### Problem
For the data below, give again exactly the lines from the one containing "nor2b_1 | 2 | 0.46" through the one containing "xor2_1 | 31 | 10", both ends included, and no others.
* * * * * * *
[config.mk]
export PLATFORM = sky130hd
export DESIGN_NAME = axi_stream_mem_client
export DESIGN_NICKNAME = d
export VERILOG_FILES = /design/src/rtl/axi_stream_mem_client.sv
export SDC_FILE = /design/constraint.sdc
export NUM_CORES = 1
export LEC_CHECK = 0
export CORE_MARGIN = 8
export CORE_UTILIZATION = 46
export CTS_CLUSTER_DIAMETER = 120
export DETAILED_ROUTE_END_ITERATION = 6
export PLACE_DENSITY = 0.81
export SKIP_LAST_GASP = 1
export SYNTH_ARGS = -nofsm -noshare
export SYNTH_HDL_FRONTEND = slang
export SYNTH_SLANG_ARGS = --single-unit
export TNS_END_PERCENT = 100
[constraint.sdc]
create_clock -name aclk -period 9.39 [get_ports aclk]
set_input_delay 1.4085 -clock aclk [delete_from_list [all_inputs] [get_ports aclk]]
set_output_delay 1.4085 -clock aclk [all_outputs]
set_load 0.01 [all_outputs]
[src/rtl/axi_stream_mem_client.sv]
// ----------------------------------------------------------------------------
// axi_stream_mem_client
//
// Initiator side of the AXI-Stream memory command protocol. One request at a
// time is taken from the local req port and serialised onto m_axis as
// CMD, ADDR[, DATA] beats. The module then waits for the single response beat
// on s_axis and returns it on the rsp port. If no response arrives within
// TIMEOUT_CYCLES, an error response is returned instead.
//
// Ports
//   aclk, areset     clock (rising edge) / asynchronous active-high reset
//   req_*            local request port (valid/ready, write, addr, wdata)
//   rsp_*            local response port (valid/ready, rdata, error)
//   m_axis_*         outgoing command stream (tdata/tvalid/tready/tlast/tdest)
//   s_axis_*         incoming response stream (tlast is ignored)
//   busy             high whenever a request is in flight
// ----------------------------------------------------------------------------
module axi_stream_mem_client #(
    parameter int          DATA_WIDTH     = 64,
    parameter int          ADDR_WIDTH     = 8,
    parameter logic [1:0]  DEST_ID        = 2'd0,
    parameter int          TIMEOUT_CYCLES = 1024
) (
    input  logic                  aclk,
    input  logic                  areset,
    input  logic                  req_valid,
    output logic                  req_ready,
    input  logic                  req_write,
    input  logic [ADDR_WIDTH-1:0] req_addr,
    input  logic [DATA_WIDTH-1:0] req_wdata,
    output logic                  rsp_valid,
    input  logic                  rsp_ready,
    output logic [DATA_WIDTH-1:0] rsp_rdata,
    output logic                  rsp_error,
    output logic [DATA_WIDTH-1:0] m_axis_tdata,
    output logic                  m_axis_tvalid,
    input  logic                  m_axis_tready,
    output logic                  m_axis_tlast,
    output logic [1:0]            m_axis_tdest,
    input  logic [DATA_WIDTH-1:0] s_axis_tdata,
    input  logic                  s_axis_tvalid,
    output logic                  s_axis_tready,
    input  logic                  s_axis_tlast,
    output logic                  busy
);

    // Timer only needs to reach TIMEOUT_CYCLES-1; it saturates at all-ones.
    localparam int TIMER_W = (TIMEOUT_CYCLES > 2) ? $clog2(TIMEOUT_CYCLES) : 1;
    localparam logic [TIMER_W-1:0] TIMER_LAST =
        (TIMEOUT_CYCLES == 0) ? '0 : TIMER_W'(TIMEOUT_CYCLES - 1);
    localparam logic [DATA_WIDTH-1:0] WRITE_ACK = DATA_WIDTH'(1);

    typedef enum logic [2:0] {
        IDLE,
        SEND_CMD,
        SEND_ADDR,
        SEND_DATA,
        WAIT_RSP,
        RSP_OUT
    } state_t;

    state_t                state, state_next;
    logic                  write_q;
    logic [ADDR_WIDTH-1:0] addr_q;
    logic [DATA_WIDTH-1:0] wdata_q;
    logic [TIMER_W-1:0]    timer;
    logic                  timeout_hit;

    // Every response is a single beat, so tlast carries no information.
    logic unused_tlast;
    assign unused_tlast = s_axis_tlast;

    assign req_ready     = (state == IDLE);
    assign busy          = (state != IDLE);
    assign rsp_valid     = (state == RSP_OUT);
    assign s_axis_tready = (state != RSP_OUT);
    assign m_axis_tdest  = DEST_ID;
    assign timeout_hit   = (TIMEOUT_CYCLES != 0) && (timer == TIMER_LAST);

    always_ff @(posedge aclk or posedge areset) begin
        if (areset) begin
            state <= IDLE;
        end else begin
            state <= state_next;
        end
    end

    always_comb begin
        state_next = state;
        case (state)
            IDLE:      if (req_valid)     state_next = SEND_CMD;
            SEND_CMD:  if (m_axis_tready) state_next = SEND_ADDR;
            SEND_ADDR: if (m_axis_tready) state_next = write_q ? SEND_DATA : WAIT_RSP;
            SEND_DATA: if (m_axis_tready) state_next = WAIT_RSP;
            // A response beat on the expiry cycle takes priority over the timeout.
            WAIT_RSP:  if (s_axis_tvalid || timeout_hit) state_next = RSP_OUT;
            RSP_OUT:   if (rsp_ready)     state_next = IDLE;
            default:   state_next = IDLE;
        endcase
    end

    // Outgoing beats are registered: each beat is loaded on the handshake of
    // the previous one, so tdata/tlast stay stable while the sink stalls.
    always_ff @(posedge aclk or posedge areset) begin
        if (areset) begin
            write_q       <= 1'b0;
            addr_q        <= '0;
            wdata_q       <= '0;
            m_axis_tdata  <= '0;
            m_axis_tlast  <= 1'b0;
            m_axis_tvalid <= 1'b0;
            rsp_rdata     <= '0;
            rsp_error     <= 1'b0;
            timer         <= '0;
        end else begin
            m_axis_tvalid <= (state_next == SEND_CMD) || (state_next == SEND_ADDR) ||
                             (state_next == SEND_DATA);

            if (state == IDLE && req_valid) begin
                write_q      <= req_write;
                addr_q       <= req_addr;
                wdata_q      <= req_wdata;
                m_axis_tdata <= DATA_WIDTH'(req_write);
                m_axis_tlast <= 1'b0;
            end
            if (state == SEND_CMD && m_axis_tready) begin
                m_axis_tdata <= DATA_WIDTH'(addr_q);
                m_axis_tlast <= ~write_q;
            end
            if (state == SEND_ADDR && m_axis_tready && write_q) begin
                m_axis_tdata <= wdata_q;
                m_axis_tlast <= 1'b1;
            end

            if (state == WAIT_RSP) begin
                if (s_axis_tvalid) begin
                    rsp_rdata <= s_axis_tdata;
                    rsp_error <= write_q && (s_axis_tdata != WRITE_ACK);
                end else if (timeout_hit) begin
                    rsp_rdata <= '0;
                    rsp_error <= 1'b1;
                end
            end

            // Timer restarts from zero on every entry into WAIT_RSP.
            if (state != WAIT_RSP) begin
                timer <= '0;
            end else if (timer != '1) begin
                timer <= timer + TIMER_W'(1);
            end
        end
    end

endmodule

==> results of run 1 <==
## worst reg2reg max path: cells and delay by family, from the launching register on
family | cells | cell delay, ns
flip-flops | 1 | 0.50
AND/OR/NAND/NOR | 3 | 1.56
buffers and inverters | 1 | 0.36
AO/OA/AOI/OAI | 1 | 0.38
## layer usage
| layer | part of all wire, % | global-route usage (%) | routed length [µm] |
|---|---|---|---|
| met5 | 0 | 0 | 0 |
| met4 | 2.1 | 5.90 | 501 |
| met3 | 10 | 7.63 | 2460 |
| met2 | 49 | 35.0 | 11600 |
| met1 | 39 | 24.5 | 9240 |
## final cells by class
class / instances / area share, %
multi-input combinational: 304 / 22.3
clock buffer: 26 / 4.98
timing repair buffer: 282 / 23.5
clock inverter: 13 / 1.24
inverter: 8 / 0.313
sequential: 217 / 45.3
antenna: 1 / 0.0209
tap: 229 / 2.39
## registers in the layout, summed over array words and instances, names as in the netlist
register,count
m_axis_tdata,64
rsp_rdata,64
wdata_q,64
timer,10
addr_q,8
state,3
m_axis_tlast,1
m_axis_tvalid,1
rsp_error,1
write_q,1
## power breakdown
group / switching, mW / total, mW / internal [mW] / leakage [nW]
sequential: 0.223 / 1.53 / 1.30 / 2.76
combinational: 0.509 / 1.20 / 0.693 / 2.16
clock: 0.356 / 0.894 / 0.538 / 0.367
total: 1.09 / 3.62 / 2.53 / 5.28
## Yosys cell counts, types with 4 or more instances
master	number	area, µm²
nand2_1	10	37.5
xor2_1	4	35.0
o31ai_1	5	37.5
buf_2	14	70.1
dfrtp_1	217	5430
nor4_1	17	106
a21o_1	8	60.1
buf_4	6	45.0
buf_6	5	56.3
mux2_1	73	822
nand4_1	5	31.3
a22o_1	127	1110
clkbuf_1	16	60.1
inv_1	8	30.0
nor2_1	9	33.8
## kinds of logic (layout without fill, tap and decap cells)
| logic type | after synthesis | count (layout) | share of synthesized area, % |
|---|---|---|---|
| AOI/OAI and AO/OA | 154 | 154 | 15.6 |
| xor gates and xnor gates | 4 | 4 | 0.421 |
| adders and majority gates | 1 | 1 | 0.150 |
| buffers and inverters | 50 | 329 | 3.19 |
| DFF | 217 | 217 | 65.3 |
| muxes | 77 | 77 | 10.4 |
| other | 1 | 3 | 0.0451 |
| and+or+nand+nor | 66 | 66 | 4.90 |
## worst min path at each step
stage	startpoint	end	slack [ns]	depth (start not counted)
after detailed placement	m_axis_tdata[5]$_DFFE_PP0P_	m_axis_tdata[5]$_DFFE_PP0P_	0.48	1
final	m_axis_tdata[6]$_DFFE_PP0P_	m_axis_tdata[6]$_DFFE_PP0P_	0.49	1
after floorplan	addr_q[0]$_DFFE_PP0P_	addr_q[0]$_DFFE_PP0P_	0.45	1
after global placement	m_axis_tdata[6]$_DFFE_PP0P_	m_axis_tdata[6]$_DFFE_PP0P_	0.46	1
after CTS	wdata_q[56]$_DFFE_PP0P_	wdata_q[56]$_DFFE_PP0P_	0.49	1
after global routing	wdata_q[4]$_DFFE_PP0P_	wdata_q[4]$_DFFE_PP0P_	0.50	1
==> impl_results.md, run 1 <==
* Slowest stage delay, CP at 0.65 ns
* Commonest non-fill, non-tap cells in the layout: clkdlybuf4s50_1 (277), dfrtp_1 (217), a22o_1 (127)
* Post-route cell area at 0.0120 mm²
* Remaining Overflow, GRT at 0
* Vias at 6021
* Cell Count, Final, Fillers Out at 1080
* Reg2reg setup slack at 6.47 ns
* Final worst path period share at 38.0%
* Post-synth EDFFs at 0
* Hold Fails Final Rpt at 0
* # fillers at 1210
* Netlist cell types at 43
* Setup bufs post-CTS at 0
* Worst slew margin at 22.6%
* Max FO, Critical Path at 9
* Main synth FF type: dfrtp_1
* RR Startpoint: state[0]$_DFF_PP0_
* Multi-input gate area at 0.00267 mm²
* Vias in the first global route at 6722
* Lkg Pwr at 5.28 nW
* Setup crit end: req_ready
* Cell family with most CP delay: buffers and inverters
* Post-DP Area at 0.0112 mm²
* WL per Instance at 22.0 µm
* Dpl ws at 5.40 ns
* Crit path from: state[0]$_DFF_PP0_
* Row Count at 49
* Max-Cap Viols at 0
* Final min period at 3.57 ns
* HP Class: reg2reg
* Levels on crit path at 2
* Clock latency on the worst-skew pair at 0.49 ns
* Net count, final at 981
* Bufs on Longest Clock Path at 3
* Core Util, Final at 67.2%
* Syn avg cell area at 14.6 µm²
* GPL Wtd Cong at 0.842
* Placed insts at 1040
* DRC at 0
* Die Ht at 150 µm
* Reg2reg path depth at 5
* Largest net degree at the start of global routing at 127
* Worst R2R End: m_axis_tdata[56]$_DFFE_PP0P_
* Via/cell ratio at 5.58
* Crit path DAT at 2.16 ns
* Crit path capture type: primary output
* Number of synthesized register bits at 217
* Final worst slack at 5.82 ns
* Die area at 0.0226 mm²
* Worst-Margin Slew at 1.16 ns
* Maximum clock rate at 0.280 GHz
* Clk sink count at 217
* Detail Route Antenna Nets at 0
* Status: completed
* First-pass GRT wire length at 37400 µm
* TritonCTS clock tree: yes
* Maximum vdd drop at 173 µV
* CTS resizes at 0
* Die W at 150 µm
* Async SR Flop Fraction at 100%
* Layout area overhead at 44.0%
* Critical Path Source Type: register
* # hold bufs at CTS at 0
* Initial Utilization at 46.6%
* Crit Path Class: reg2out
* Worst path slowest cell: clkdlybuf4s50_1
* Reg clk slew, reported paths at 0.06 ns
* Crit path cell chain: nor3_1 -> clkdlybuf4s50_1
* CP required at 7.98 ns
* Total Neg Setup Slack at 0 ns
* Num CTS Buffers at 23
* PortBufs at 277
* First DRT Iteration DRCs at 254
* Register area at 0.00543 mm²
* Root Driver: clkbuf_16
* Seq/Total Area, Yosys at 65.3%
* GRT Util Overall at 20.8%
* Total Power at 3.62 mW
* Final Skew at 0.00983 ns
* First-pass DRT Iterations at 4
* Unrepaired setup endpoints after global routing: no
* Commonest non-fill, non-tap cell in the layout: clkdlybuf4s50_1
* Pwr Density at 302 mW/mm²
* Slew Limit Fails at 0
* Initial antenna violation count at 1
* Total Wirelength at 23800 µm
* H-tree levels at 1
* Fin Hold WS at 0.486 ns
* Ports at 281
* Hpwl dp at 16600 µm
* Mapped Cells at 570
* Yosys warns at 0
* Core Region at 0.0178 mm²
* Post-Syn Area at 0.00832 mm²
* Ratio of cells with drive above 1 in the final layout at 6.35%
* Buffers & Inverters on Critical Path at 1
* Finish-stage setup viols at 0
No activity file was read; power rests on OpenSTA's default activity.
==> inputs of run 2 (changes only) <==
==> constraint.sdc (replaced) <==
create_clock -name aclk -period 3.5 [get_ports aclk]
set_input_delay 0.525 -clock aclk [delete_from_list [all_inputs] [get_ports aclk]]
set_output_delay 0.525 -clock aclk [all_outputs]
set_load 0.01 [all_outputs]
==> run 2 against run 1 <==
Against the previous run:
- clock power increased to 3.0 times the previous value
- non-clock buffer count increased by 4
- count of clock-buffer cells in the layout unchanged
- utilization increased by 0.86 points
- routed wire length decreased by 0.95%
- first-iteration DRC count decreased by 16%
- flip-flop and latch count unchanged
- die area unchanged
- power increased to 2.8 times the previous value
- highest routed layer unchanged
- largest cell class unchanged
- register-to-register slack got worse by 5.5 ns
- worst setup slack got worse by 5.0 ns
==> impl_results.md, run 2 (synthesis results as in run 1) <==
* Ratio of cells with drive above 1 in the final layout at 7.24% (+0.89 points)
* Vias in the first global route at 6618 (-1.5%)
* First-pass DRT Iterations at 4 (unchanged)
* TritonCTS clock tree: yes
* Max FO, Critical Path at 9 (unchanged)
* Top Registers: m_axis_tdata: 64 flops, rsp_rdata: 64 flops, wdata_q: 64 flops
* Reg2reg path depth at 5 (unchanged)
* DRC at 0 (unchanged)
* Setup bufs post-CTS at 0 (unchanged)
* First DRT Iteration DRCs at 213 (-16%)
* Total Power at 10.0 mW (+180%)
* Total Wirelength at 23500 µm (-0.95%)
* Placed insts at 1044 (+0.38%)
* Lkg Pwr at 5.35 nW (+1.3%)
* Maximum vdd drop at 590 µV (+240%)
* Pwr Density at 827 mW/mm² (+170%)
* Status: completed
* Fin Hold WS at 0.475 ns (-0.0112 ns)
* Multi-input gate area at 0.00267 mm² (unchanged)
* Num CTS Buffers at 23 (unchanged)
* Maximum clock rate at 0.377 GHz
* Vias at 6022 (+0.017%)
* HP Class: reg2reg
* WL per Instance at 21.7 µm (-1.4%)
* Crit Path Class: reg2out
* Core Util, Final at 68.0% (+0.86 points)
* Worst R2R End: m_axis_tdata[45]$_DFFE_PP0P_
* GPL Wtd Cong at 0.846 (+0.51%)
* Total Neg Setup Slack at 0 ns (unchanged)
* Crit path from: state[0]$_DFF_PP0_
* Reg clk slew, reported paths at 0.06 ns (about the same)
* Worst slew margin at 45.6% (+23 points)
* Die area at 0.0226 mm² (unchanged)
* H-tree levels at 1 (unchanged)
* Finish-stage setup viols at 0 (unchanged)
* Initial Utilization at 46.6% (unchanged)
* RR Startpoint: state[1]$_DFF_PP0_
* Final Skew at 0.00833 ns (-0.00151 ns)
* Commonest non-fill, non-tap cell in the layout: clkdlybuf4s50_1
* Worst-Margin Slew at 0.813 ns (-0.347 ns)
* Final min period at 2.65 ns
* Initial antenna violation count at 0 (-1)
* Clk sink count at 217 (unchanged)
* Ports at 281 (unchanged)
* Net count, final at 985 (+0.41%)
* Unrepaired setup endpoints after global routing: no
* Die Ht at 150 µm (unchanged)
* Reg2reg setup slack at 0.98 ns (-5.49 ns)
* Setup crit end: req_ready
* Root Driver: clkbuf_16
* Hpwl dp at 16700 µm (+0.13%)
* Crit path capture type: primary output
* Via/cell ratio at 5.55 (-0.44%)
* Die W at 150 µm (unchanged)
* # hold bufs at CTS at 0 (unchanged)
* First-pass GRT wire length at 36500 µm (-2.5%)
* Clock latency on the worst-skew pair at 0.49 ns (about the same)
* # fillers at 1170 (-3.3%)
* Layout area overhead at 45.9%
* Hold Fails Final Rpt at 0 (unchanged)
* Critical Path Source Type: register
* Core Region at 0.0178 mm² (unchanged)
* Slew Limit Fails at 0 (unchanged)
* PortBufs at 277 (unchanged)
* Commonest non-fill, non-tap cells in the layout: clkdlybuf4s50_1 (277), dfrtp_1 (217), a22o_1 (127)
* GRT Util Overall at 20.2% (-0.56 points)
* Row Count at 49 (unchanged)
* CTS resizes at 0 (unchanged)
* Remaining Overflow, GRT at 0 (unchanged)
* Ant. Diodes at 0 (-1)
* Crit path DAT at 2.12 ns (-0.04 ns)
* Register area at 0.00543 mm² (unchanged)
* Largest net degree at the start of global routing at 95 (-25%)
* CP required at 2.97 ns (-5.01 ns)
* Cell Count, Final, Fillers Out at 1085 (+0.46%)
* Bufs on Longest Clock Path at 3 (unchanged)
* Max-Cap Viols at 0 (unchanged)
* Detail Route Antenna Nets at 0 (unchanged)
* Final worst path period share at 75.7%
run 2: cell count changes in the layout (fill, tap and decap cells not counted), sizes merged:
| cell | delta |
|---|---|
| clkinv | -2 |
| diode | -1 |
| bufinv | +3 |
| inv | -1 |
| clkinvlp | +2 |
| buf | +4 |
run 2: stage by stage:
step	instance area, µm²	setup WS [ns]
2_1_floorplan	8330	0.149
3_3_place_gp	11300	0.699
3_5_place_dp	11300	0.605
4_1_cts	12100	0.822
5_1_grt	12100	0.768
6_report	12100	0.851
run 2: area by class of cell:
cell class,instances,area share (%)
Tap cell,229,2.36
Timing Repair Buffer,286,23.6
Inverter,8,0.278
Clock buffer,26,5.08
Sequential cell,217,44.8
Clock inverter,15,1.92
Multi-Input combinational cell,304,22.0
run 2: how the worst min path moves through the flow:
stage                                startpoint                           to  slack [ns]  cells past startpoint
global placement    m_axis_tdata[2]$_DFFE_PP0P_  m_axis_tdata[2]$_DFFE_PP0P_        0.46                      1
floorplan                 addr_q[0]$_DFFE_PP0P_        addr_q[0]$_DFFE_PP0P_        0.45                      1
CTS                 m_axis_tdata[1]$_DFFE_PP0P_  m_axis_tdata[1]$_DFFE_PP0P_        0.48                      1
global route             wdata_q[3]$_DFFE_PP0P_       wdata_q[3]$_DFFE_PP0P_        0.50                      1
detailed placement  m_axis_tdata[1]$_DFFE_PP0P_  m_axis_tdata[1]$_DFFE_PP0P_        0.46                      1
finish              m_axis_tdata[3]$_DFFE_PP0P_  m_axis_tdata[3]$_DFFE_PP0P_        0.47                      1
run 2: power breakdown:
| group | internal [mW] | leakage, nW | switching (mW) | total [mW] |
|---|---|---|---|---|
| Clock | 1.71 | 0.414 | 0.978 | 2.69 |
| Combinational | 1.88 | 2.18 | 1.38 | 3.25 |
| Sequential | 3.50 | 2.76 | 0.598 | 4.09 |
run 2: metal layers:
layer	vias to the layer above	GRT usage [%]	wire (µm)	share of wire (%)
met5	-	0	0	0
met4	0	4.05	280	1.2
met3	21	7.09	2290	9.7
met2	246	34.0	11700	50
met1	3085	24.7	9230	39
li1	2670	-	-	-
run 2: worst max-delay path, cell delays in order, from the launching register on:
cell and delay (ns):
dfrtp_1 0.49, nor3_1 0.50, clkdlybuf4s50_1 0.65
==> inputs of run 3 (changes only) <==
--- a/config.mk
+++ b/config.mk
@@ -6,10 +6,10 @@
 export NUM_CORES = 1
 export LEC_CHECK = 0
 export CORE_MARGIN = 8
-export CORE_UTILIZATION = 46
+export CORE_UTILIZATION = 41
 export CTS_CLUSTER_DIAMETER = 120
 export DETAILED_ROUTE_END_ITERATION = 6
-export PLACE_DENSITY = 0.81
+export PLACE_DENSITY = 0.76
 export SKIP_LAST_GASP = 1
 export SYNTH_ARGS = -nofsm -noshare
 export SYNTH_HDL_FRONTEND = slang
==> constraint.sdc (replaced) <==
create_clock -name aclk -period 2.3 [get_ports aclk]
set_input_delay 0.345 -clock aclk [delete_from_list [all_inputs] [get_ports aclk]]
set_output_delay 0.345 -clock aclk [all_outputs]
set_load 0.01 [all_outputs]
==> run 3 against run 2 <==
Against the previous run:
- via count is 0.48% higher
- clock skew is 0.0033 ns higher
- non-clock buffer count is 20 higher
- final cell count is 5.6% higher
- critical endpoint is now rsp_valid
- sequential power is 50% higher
* * * * * * *
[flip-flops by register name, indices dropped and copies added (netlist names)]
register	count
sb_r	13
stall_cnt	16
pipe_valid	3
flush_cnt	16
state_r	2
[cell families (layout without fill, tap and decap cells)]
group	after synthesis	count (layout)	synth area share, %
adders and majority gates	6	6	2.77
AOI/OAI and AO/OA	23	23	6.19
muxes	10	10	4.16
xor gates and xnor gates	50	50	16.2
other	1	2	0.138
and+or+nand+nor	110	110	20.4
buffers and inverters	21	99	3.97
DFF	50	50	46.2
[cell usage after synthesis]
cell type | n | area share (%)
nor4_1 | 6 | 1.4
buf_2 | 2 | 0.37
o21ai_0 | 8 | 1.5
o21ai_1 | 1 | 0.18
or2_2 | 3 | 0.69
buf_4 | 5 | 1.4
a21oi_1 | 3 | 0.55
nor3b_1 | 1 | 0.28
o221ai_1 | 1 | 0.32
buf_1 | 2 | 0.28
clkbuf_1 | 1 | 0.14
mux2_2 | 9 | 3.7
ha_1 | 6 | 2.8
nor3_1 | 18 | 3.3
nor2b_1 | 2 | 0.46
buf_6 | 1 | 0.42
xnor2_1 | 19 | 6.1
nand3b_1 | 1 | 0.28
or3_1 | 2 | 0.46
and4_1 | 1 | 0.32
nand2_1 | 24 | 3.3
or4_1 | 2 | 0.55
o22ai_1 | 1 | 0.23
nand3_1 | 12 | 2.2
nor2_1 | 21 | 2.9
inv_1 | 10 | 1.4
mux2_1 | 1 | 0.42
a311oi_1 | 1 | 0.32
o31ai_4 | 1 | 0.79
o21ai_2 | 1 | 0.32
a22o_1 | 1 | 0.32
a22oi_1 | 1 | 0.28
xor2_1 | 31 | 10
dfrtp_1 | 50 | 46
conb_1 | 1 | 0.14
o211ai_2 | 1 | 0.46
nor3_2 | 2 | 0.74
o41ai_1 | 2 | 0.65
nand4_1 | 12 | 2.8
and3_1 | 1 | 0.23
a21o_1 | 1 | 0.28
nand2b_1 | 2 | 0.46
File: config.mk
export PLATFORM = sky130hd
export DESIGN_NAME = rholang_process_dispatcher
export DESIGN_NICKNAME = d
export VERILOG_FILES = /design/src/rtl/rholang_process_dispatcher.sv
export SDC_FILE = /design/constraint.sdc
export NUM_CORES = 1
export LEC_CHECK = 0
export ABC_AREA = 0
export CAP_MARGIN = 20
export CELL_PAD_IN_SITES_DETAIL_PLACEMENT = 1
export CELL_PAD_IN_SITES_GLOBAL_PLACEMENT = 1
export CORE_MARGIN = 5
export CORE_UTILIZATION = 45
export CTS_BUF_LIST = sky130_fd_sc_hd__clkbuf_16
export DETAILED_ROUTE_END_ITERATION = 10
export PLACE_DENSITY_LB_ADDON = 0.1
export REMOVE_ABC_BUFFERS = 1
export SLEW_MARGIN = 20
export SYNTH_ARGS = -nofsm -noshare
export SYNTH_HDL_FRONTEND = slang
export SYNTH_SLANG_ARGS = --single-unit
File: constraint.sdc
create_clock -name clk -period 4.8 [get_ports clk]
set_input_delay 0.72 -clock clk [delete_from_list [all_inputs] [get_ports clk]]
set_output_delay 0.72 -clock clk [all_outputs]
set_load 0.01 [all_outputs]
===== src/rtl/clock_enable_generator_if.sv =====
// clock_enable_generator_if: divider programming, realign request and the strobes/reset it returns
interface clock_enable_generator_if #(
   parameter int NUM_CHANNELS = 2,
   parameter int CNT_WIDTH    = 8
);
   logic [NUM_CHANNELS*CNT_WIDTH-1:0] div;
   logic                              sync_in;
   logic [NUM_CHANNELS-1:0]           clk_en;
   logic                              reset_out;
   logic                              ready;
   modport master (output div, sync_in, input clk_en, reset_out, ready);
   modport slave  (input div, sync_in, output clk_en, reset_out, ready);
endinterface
* * * * * * *
### Solution to this problem
nor2b_1 | 2 | 0.46
buf_6 | 1 | 0.42
xnor2_1 | 19 | 6.1
nand3b_1 | 1 | 0.28
or3_1 | 2 | 0.46
and4_1 | 1 | 0.32
nand2_1 | 24 | 3.3
or4_1 | 2 | 0.55
o22ai_1 | 1 | 0.23
nand3_1 | 12 | 2.2
nor2_1 | 21 | 2.9
inv_1 | 10 | 1.4
mux2_1 | 1 | 0.42
a311oi_1 | 1 | 0.32
o31ai_4 | 1 | 0.79
o21ai_2 | 1 | 0.32
a22o_1 | 1 | 0.32
a22oi_1 | 1 | 0.28
xor2_1 | 31 | 10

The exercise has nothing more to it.